From an optimization exercise on the open Yosys and OpenROAD flow, aimed at small area, a short achievable clock period and few clock cycles per item; shortcuts taken in it are not production practice.
The RTL was checked by simulation tests, not by an equivalence proof against the original design.
No activity file was given, so power comes from the tool's default toggle rates.

==> inputs of fjord <==
Design mips_alu_subsys, start of the top module:
module mips_alu_subsys (
  input  wire                                    i_clk,
  input  wire                                    i_rst_n,
  input  wire                                    i_start,
  input  wire  [wb_bus_pkg::FETCH_COUNT_W-1:0]   i_count,
  input  wire  [wb_bus_pkg::WB_DAT_W-1:0]        i_wb_dat,
  input  wire                                    i_wb_ack,
  input  wire                                    i_res_ready,
  output logic                                   o_wb_cyc,
  output logic                                   o_wb_stb,
  output logic                                   o_wb_we,
  output logic [wb_bus_pkg::WB_ADR_W-1:0]        o_wb_adr,
  output logic                                   o_busy,
  output logic                                   o_res_valid,
  output logic [mips_isa_pkg::DATA_W-1:0]        o_res_data,
  output logic [5:0]                             o_res_ctrl,
  output logic                                   o_res_jr,
  output logic                                   o_res_nop,
  output logic                                   o_res_unknown,
  output logic                                   o_res_eret
);
==> flow/config.mk <==
export PLATFORM = sky130hd
export DESIGN_NAME = mips_alu_subsys
export DESIGN_NICKNAME = mips_alu_subsys
export VERILOG_FILES = /design/flow/design.v
export SDC_FILE = /design/flow/constraint.sdc
export NUM_CORES = 4
export LEC_CHECK = 0
export CAP_MARGIN = 20
export CORE_MARGIN = 2
export CORE_UTILIZATION = 55
export CTS_BUF_LIST = sky130_fd_sc_hd__clkbuf_4 sky130_fd_sc_hd__clkbuf_16
export CTS_CLUSTER_DIAMETER = 80
export CTS_CLUSTER_SIZE = 20
export SLEW_MARGIN = 20
==> flow/constraint.sdc <==
create_clock -name core_clock -period 11.0 [get_ports {i_clk}]
set_input_delay 2.2000 -clock core_clock [delete_from_list [all_inputs] [get_ports {i_clk}]]
set_output_delay 2.2000 -clock core_clock [all_outputs]
set_load 0.01 [all_outputs]
standard.sh (not shown) runs the stock make flow with config.mk's settings and CLKGATE_MAP_FILE= SYNTH_SCRIPT=/design/flow/synth_recipe.tcl, a recipe that flattens the netlist after the stock synthesis.
==> flow/flow/run.sh <==
#!/bin/bash
# The standard layout (standard.sh: unchanged synthesis, floorplan, power
# grid, placement, CTS, routing), with three changes to how it repairs timing:
#  - the port buffers are buf_4 instead of the slow delay-cell default,
#  - the resizer may swap cells across footprints,
#  - repair_timing aims for extra setup margin, so the period achieved
#    shrinks well below the 11 ns constraint (the SDC is unchanged).
# Each ORFS step logs to orfs/logs/...; make's output goes to run_standard.log.
set -uo pipefail
bash standard.sh \
  SETUP_SLACK_MARGIN=7.4 TNS_END_PERCENT=10 MATCH_CELL_FOOTPRINT=0 \
  "BUFFER_PORTS_ARGS=-buffer_cell sky130_fd_sc_hd__buf_4" \
  finish > run_standard.log 2>&1
status=$?
tail -20 run_standard.log
exit $status
==> indigo: changes against fjord <==
--- a/flow/design.v
+++ b/flow/design.v
@@ -158,23 +158,29 @@
       if (ir_load)
         ir_v <= sk_v || xfer;
       sk_v <= sk_v_n;
     end
   end
   logic [31:0] ir_n;
-  logic [31:1] ohs_q, oht_q;
+  logic [7:0]  rs_hi, rt_hi;
+  logic [3:0]  rs_lo, rt_lo;
   assign ir_n = sk_v ? sk_q : i_wb_dat;
   always_ff @(posedge i_clk)
   begin
     if (ir_load)
     begin
       ir_q <= ir_n;
-      for (int i = 1; i < 32; i++)
+      for (int i = 0; i < 8; i++)
       begin
-        ohs_q[i] <= (ir_n[25:21] == 5'(i));
-        oht_q[i] <= (ir_n[20:16] == 5'(i));
+        rs_hi[i] <= (ir_n[25:23] == 3'(i));
+        rt_hi[i] <= (ir_n[20:18] == 3'(i));
+      end
+      for (int i = 0; i < 4; i++)
+      begin
+        rs_lo[i] <= (ir_n[22:21] == 2'(i));
+        rt_lo[i] <= (ir_n[17:16] == 2'(i));
       end
     end
     if (xfer)
       sk_q <= i_wb_dat;
   end
   logic [5:0]  op, fn;
@@ -308,30 +314,51 @@
     if (!i_rst_n)
       rf_v <= '0;
     else
       rf_v <= rf_v | w_we;
   end
   logic [31:1] rs_sel, rt_sel;
-  logic        rs_w, rt_w;
+  logic        rs_w, rt_w;    
   logic [31:0] rs_rf, rt_rf, rs_val, rt_val;
   always_comb
   begin
-    rs_w = w_wr && (w_wa == rs);
-    rt_w = w_wr && (w_wa == rt);
-    rs_sel = ohs_q & rf_v;
-    rt_sel = oht_q & rf_v;
+    for (int i = 1; i < 32; i++)
+    begin
+      rs_sel[i] = rs_hi[i / 4] && rs_lo[i % 4] && rf_v[i];
+      rt_sel[i] = rt_hi[i / 4] && rt_lo[i % 4] && rf_v[i];
+    end
     rs_rf = '0;
     rt_rf = '0;
     for (int i = 1; i < 32; i++)
     begin
       rs_rf = rs_rf | ({32{rs_sel[i]}} & rf[i]);
       rt_rf = rt_rf | ({32{rt_sel[i]}} & rf[i]);
     end
     rs_val = rs_w ? w_data : rs_rf;
     rt_val = rt_w ? w_data : rt_rf;
   end
+  logic e_wr_v;
+  logic [3:0] rs_hit, rt_hit;    
+  assign e_wr_v = e_v && e_wr;
+  assign rs_hit = {e_wr_v && (e_wa == ir_n[25:21]), e_wr_v && (e_wa == rs),
+                   w_wr && (w_wa == ir_n[25:21]), w_wr && (w_wa == rs)};
+  assign rt_hit = {e_wr_v && (e_wa == ir_n[20:16]), e_wr_v && (e_wa == rt),
+                   w_wr && (w_wa == ir_n[20:16]), w_wr && (w_wa == rt)};
+  always_ff @(posedge i_clk)
+  begin
+    if (!i_rst_n)
+    begin
+      rs_w <= 1'b0;
+      rt_w <= 1'b0;
+    end
+    else
+    begin
+      rs_w <= adv ? (ir_load ? rs_hit[3] : rs_hit[2]) : (ir_load ? rs_hit[1] : rs_hit[0]);
+      rt_w <= adv ? (ir_load ? rt_hit[3] : rt_hit[2]) : (ir_load ? rt_hit[1] : rt_hit[0]);
+    end
+  end
   logic        e_v;
   logic [31:0] a_q, b_q;
   logic [4:0]  amt_q;
   logic [5:0]  e_ctrl;
   logic [3:0]  e_flags;        
   logic        e_wr;
==> flow/flow/run.sh (replaced) <==
#!/bin/bash
# The standard layout (standard.sh: unchanged synthesis, floorplan, power
# grid, placement, CTS, routing), with three changes to how it repairs timing:
#  - the port buffers are buf_4 instead of the slow delay-cell default,
#  - the resizer may swap cells across footprints,
#  - repair_timing aims for extra setup margin on all endpoints, so the
#    period achieved shrinks well below the 11 ns constraint (the SDC is
#    unchanged).
# Each ORFS step logs to orfs/logs/...; make's output goes to run_standard.log.
set -uo pipefail
bash standard.sh \
  SETUP_SLACK_MARGIN=7.5 TNS_END_PERCENT=100 MATCH_CELL_FOOTPRINT=0 \
  "BUFFER_PORTS_ARGS=-buffer_cell sky130_fd_sc_hd__buf_4" \
  finish > run_standard.log 2>&1
status=$?
tail -20 run_standard.log
exit $status
==> flow/config.mk (replaced) <==
export PLATFORM = sky130hd
export DESIGN_NAME = mips_alu_subsys
export DESIGN_NICKNAME = mips_alu_subsys
export VERILOG_FILES = /design/flow/design.v
export SDC_FILE = /design/flow/constraint.sdc
export NUM_CORES = 4
export LEC_CHECK = 0
export CAP_MARGIN = 15
export CORE_MARGIN = 2
export CORE_UTILIZATION = 62
export CTS_BUF_LIST = sky130_fd_sc_hd__clkbuf_4 sky130_fd_sc_hd__clkbuf_16
export CTS_CLUSTER_DIAMETER = 80
export CTS_CLUSTER_SIZE = 20
export SLEW_MARGIN = 15
==> nickel: changes against fjord <==
--- a/flow/design.v
+++ b/flow/design.v
@@ -157,26 +157,16 @@
         stb_q  <= o_busy && !sk_v_n;
       if (ir_load)
         ir_v <= sk_v || xfer;
       sk_v <= sk_v_n;
     end
   end
-  logic [31:0] ir_n;
-  logic [31:1] ohs_q, oht_q;
-  assign ir_n = sk_v ? sk_q : i_wb_dat;
   always_ff @(posedge i_clk)
   begin
     if (ir_load)
-    begin
-      ir_q <= ir_n;
-      for (int i = 1; i < 32; i++)
-      begin
-        ohs_q[i] <= (ir_n[25:21] == 5'(i));
-        oht_q[i] <= (ir_n[20:16] == 5'(i));
-      end
-    end
+      ir_q <= sk_v ? sk_q : i_wb_dat;
     if (xfer)
       sk_q <= i_wb_dat;
   end
   logic [5:0]  op, fn;
   logic [4:0]  rs, rt, rd, sh;
   logic [15:0] imm;
@@ -293,44 +283,44 @@
   always_comb
   begin
     w_we = '0;
     for (int i = 1; i < 32; i++)
       w_we[i] = w_wr && (w_wa == 5'(i));
   end
-  logic [31:0] w_data;
   always_ff @(posedge i_clk)
   begin
     for (int i = 1; i < 32; i++)
       if (w_we[i])
-        rf[i] <= w_data;
+        rf[i] <= o_res_data;
   end
   always_ff @(posedge i_clk)
   begin
     if (!i_rst_n)
       rf_v <= '0;
     else
       rf_v <= rf_v | w_we;
   end
   logic [31:1] rs_sel, rt_sel;
   logic        rs_w, rt_w;
-  logic [31:0] rs_rf, rt_rf, rs_val, rt_val;
+  logic [31:0] rs_val, rt_val;
   always_comb
   begin
     rs_w = w_wr && (w_wa == rs);
     rt_w = w_wr && (w_wa == rt);
-    rs_sel = ohs_q & rf_v;
-    rt_sel = oht_q & rf_v;
-    rs_rf = '0;
-    rt_rf = '0;
     for (int i = 1; i < 32; i++)
     begin
-      rs_rf = rs_rf | ({32{rs_sel[i]}} & rf[i]);
-      rt_rf = rt_rf | ({32{rt_sel[i]}} & rf[i]);
+      rs_sel[i] = (rs == 5'(i)) && rf_v[i] && !rs_w;
+      rt_sel[i] = (rt == 5'(i)) && rf_v[i] && !rt_w;
+    end
+    rs_val = rs_w ? o_res_data : '0;
+    rt_val = rt_w ? o_res_data : '0;
+    for (int i = 1; i < 32; i++)
+    begin
+      rs_val = rs_val | ({32{rs_sel[i]}} & rf[i]);
+      rt_val = rt_val | ({32{rt_sel[i]}} & rf[i]);
     end
-    rs_val = rs_w ? w_data : rs_rf;
-    rt_val = rt_w ? w_data : rt_rf;
   end
   logic        e_v;
   logic [31:0] a_q, b_q;
   logic [4:0]  amt_q;
   logic [5:0]  e_ctrl;
   logic [3:0]  e_flags;        
@@ -421,11 +411,9 @@
     begin
       o_res_data    <= res;
       o_res_ctrl    <= e_ctrl;
       {o_res_jr, o_res_nop, o_res_unknown, o_res_eret} <= e_flags;
       w_wa          <= e_wa;
     end
-    if (adv && e_v && e_wr)
-      w_data <= res;
   end
 endmodule
 `default_nettype wire
==> flow/run.sh (new file) <==
#!/bin/bash
# synth_recipe.tcl (not shown) runs the flow's synth.tcl, then flattens the netlist and writes it again
# the make line also repeats each setting of config.mk as NAME=value (left out here)
make -C /OpenROAD-flow-scripts/flow DESIGN_CONFIG=/design/flow/config.mk WORK_HOME=/design/flow/orfs CLKGATE_MAP_FILE= SYNTH_SCRIPT=/design/flow/synth_recipe.tcl finish
==> flow/config.mk (replaced) <==
export PLATFORM = sky130hd
export DESIGN_NAME = mips_alu_subsys
export DESIGN_NICKNAME = mips_alu_subsys
export VERILOG_FILES = /design/flow/design.v
export SDC_FILE = /design/flow/constraint.sdc
export NUM_CORES = 4
export LEC_CHECK = 0
export CAP_MARGIN = 40
export CORE_MARGIN = 2
export CORE_UTILIZATION = 35
export SLEW_MARGIN = 40
removed: flow/flow/run.sh
removed: flow/standard.sh
==> amber: changes against fjord <==
--- a/flow/design.v
+++ b/flow/design.v
@@ -158,23 +158,29 @@
       if (ir_load)
         ir_v <= sk_v || xfer;
       sk_v <= sk_v_n;
     end
   end
   logic [31:0] ir_n;
-  logic [31:1] ohs_q, oht_q;
+  logic [7:0]  rs_hi, rt_hi;
+  logic [3:0]  rs_lo, rt_lo;
   assign ir_n = sk_v ? sk_q : i_wb_dat;
   always_ff @(posedge i_clk)
   begin
     if (ir_load)
     begin
       ir_q <= ir_n;
-      for (int i = 1; i < 32; i++)
+      for (int i = 0; i < 8; i++)
       begin
-        ohs_q[i] <= (ir_n[25:21] == 5'(i));
-        oht_q[i] <= (ir_n[20:16] == 5'(i));
+        rs_hi[i] <= (ir_n[25:23] == 3'(i));
+        rt_hi[i] <= (ir_n[20:18] == 3'(i));
+      end
+      for (int i = 0; i < 4; i++)
+      begin
+        rs_lo[i] <= (ir_n[22:21] == 2'(i));
+        rt_lo[i] <= (ir_n[17:16] == 2'(i));
       end
     end
     if (xfer)
       sk_q <= i_wb_dat;
   end
   logic [5:0]  op, fn;
@@ -308,30 +314,51 @@
     if (!i_rst_n)
       rf_v <= '0;
     else
       rf_v <= rf_v | w_we;
   end
   logic [31:1] rs_sel, rt_sel;
-  logic        rs_w, rt_w;
+  logic        rs_w, rt_w;    
   logic [31:0] rs_rf, rt_rf, rs_val, rt_val;
   always_comb
   begin
-    rs_w = w_wr && (w_wa == rs);
-    rt_w = w_wr && (w_wa == rt);
-    rs_sel = ohs_q & rf_v;
-    rt_sel = oht_q & rf_v;
+    for (int i = 1; i < 32; i++)
+    begin
+      rs_sel[i] = rs_hi[i / 4] && rs_lo[i % 4] && rf_v[i];
+      rt_sel[i] = rt_hi[i / 4] && rt_lo[i % 4] && rf_v[i];
+    end
     rs_rf = '0;
     rt_rf = '0;
     for (int i = 1; i < 32; i++)
     begin
       rs_rf = rs_rf | ({32{rs_sel[i]}} & rf[i]);
       rt_rf = rt_rf | ({32{rt_sel[i]}} & rf[i]);
     end
     rs_val = rs_w ? w_data : rs_rf;
     rt_val = rt_w ? w_data : rt_rf;
   end
+  logic e_wr_v;
+  logic [3:0] rs_hit, rt_hit;    
+  assign e_wr_v = e_v && e_wr;
+  assign rs_hit = {e_wr_v && (e_wa == ir_n[25:21]), e_wr_v && (e_wa == rs),
+                   w_wr && (w_wa == ir_n[25:21]), w_wr && (w_wa == rs)};
+  assign rt_hit = {e_wr_v && (e_wa == ir_n[20:16]), e_wr_v && (e_wa == rt),
+                   w_wr && (w_wa == ir_n[20:16]), w_wr && (w_wa == rt)};
+  always_ff @(posedge i_clk)
+  begin
+    if (!i_rst_n)
+    begin
+      rs_w <= 1'b0;
+      rt_w <= 1'b0;
+    end
+    else
+    begin
+      rs_w <= adv ? (ir_load ? rs_hit[3] : rs_hit[2]) : (ir_load ? rs_hit[1] : rs_hit[0]);
+      rt_w <= adv ? (ir_load ? rt_hit[3] : rt_hit[2]) : (ir_load ? rt_hit[1] : rt_hit[0]);
+    end
+  end
   logic        e_v;
   logic [31:0] a_q, b_q;
   logic [4:0]  amt_q;
   logic [5:0]  e_ctrl;
   logic [3:0]  e_flags;        
   logic        e_wr;
==> flow/flow/run.sh (replaced) <==
#!/bin/bash
# The standard layout (standard.sh: unchanged synthesis, floorplan, power
# grid, placement, CTS, routing), with three changes to how it repairs timing:
#  - the port buffers are buf_4 instead of the slow delay-cell default,
#  - the resizer may swap cells across footprints,
#  - repair_timing aims for extra setup margin on all endpoints, so the
#    period achieved shrinks well below the 11 ns constraint (the SDC is
#    unchanged).
# Each ORFS step logs to orfs/logs/...; make's output goes to run_standard.log.
set -uo pipefail
bash standard.sh \
  SETUP_SLACK_MARGIN=7.6 TNS_END_PERCENT=100 MATCH_CELL_FOOTPRINT=0 \
  "BUFFER_PORTS_ARGS=-buffer_cell sky130_fd_sc_hd__buf_4" \
  finish > run_standard.log 2>&1
status=$?
tail -20 run_standard.log
exit $status
==> run summary <==
	nickel	fjord	indigo	amber
Status	timing/DRC/antenna clean	timing/DRC/antenna clean	timing/DRC/antenna clean	timing/DRC/antenna clean
Switching share of total power	23.7%	22.3%	21.8%	22.0%
Total GRT Usage	34.6%	48.1%	52.2%	48.6%
Proportion of cell area occupied by registers	52.7%	58.0%	57.6%	56.1%
Core footprint	172,000 um2	114,000 um2	98,600 um2	111,000 um2
Worst r2r src	ir_q[17]	rf_v[24]	rt_w	rt_lo[2]
# fillers	15,900	8,991	6,935	8,703
Headroom to the max-slew limit	29.3%	13.6%	13.3%	22.8%
Power share of the sequential group	50.5%	61.4%	61.9%	61.9%
Power per cell area	150 nW/um2	134 nW/um2	132 nW/um2	128 nW/um2
Worst path bufs/invs	1	1	3	1
Placement-stage worst setup slack	5.95 ns	6.44 ns	6.34 ns	6.18 ns
Per-cell routed wire length	43.4 um	45.6 um	46.1 um	46.6 um
Synth Area in Compound Gates	19.9%	18.7%	20.8%	20.8%
Sum of net half-perimeters after detailed placement	181,000 um	165,000 um	145,000 um	157,000 um
Post-synthesis cell type count	95	95	92	92
Placer Congestion	1.03	1.04	0.987	0.986
EDFF count, synth	1,200	1,294	1,256	1,256
Sequential cell area	37,100 um2	39,900 um2	38,800 um2	38,900 um2
Overall routed net length	314,000 um	288,000 um	273,000 um	289,000 um
Post-cts gate resize count	0	37	93	193
Cell area after synthesis	60,700 um2	63,100 um2	61,800 um2	61,800 um2
Testbench counts of fjord, summed over its fixed seeds: cycles 9,751, items 7,607.
Testbench counts of indigo, summed over its fixed seeds: cycles 9,751, items 7,607.
Testbench counts of nickel, summed over its fixed seeds: cycles 9,751, items 7,607.
Testbench counts of amber, summed over its fixed seeds: cycles 9,751, items 7,607.

re-timing with driven ports:
In the flow no input, the clock included, has a driving cell. The finished layouts below were timed again as built, in two steps. Step 1 (the two cells are an assumption about what drives the block):
set clk [get_ports {i_clk}]
set_driving_cell -lib_cell sky130_fd_sc_hd__clkbuf_16 $clk
set_driving_cell -lib_cell sky130_fd_sc_hd__buf_2 [delete_from_list [all_inputs] $clk]
Step 2 moves the port delays by t, midway between the first and last clock arrival at a register: inputs arrive t later, outputs are due t later. That takes back most of the time a late clock gives input paths. Three values: ideal ports, drivers, drivers and shift; two values: the first two.
run | shift t [ns] | setup slack, ns | pins driven straight from the clock port
fjord | 0.784 | 6.999 / 6.999 / 6.660 | 1
indigo | 0.782 | 7.279 / 7.244 / 6.819 | 1
nickel | 0.873 | 5.736 / 5.736 / 5.736 | 1
amber | 0.762 | 7.331 / 7.252 / 7.000 | 1
After both steps every run listed still meets setup and hold. For indigo, which loses most, drivers alone change the setup slack by -0.035 ns; drivers and shift together by -0.460 ns.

_Prompt_. If a line falls between the first line of the data above and the line holding "export SLEW_MARGIN = 20", inclusive, retype it exactly; retype no other line.

_Your solution_.
From an optimization exercise on the open Yosys and OpenROAD flow, aimed at small area, a short achievable clock period and few clock cycles per item; shortcuts taken in it are not production practice.
The RTL was checked by simulation tests, not by an equivalence proof against the original design.
No activity file was given, so power comes from the tool's default toggle rates.

==> inputs of fjord <==
Design mips_alu_subsys, start of the top module:
module mips_alu_subsys (
  input  wire                                    i_clk,
  input  wire                                    i_rst_n,
  input  wire                                    i_start,
  input  wire  [wb_bus_pkg::FETCH_COUNT_W-1:0]   i_count,
  input  wire  [wb_bus_pkg::WB_DAT_W-1:0]        i_wb_dat,
  input  wire                                    i_wb_ack,
  input  wire                                    i_res_ready,
  output logic                                   o_wb_cyc,
  output logic                                   o_wb_stb,
  output logic                                   o_wb_we,
  output logic [wb_bus_pkg::WB_ADR_W-1:0]        o_wb_adr,
  output logic                                   o_busy,
  output logic                                   o_res_valid,
  output logic [mips_isa_pkg::DATA_W-1:0]        o_res_data,
  output logic [5:0]                             o_res_ctrl,
  output logic                                   o_res_jr,
  output logic                                   o_res_nop,
  output logic                                   o_res_unknown,
  output logic                                   o_res_eret
);
==> flow/config.mk <==
export PLATFORM = sky130hd
export DESIGN_NAME = mips_alu_subsys
export DESIGN_NICKNAME = mips_alu_subsys
export VERILOG_FILES = /design/flow/design.v
export SDC_FILE = /design/flow/constraint.sdc
export NUM_CORES = 4
export LEC_CHECK = 0
export CAP_MARGIN = 20
export CORE_MARGIN = 2
export CORE_UTILIZATION = 55
export CTS_BUF_LIST = sky130_fd_sc_hd__clkbuf_4 sky130_fd_sc_hd__clkbuf_16
export CTS_CLUSTER_DIAMETER = 80
export CTS_CLUSTER_SIZE = 20
export SLEW_MARGIN = 20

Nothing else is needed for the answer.